> **WHAT YOU NEED TO DO**: Copy each line below holding "final".

> **DATA TO USE**:
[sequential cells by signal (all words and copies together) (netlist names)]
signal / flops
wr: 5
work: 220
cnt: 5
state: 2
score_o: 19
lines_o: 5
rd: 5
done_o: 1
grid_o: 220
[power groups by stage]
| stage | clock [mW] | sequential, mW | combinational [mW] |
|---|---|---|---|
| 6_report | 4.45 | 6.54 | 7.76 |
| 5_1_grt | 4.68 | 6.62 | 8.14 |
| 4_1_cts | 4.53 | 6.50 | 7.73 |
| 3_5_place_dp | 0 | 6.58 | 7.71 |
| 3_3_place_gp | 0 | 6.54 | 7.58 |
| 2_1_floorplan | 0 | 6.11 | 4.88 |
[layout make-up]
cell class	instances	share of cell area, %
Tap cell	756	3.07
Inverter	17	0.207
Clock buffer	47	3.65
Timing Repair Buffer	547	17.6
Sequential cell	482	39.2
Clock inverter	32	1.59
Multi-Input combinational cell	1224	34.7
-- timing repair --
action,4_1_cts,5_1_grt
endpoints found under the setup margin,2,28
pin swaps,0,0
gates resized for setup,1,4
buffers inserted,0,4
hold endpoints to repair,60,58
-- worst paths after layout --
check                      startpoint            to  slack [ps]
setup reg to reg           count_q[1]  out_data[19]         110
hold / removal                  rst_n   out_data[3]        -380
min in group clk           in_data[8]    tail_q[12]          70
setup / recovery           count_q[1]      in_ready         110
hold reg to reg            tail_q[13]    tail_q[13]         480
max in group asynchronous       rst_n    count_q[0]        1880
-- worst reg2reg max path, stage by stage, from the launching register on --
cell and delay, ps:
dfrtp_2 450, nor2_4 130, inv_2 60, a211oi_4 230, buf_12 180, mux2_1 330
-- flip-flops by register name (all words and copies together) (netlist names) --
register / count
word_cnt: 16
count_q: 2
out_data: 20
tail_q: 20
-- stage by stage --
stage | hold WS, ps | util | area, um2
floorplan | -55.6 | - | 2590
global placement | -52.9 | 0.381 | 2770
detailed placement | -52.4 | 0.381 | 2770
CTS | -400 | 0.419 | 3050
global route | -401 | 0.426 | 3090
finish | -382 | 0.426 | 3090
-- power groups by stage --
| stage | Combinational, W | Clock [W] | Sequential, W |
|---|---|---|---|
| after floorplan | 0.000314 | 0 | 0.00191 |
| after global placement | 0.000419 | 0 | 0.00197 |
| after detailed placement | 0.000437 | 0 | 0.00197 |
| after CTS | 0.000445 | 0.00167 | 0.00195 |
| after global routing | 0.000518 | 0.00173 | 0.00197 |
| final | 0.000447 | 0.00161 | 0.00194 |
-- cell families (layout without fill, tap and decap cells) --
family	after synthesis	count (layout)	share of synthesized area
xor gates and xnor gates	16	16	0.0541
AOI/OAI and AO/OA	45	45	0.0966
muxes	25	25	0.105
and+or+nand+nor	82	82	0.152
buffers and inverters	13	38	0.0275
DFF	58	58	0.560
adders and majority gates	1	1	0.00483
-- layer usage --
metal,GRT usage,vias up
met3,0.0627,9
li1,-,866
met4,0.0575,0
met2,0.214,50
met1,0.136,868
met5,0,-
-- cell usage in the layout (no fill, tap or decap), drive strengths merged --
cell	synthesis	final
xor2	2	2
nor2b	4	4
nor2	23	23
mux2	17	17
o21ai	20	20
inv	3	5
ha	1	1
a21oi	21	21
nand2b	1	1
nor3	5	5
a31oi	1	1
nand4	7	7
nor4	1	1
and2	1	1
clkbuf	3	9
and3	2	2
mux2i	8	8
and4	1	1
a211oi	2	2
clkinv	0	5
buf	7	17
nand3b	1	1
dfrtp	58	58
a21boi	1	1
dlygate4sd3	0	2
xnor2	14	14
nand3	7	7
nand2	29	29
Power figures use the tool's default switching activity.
`config.mk`:
```
export PLATFORM = sky130hd
export DESIGN_NAME = ucie_mlink_manager_flat
export DESIGN_NICKNAME = d
export VERILOG_FILES = /design/src/rtl/ucie_mlink_manager_pkg.sv /design/src/rtl/ucie_mlink_manager_if.sv /design/src/rtl/ucie_mlm_stage_mon.sv /design/src/rtl/ucie_mlink_manager.sv /design/src/flat_wrapper.sv
export SDC_FILE = /design/constraint.sdc
export NUM_CORES = 1
export LEC_CHECK = 0
export CORE_MARGIN = 2
export CORE_UTILIZATION = 45
export CTS_CLUSTER_DIAMETER = 60
export DETAILED_ROUTE_END_ITERATION = 12
export MAX_ROUTING_LAYER = met4
export PLACE_DENSITY_LB_ADDON = 0.05
export SLEW_MARGIN = 20
export SYNTH_ARGS = -nofsm -noshare
export SYNTH_HDL_FRONTEND = slang
export SYNTH_HIERARCHICAL = 1
export SYNTH_SLANG_ARGS = --single-unit
```
`constraint.sdc`:
```
create_clock -name clk -period 9.5 [get_ports clk]
set_input_delay 0.95 -clock clk [delete_from_list [all_inputs] [get_ports clk]]
set_output_delay 0.95 -clock clk [all_outputs]
set_load 0.01 [all_outputs]
```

> **FINISHED TASK**:
| final | 0.000447 | 0.00161 | 0.00194 |
cell	synthesis	final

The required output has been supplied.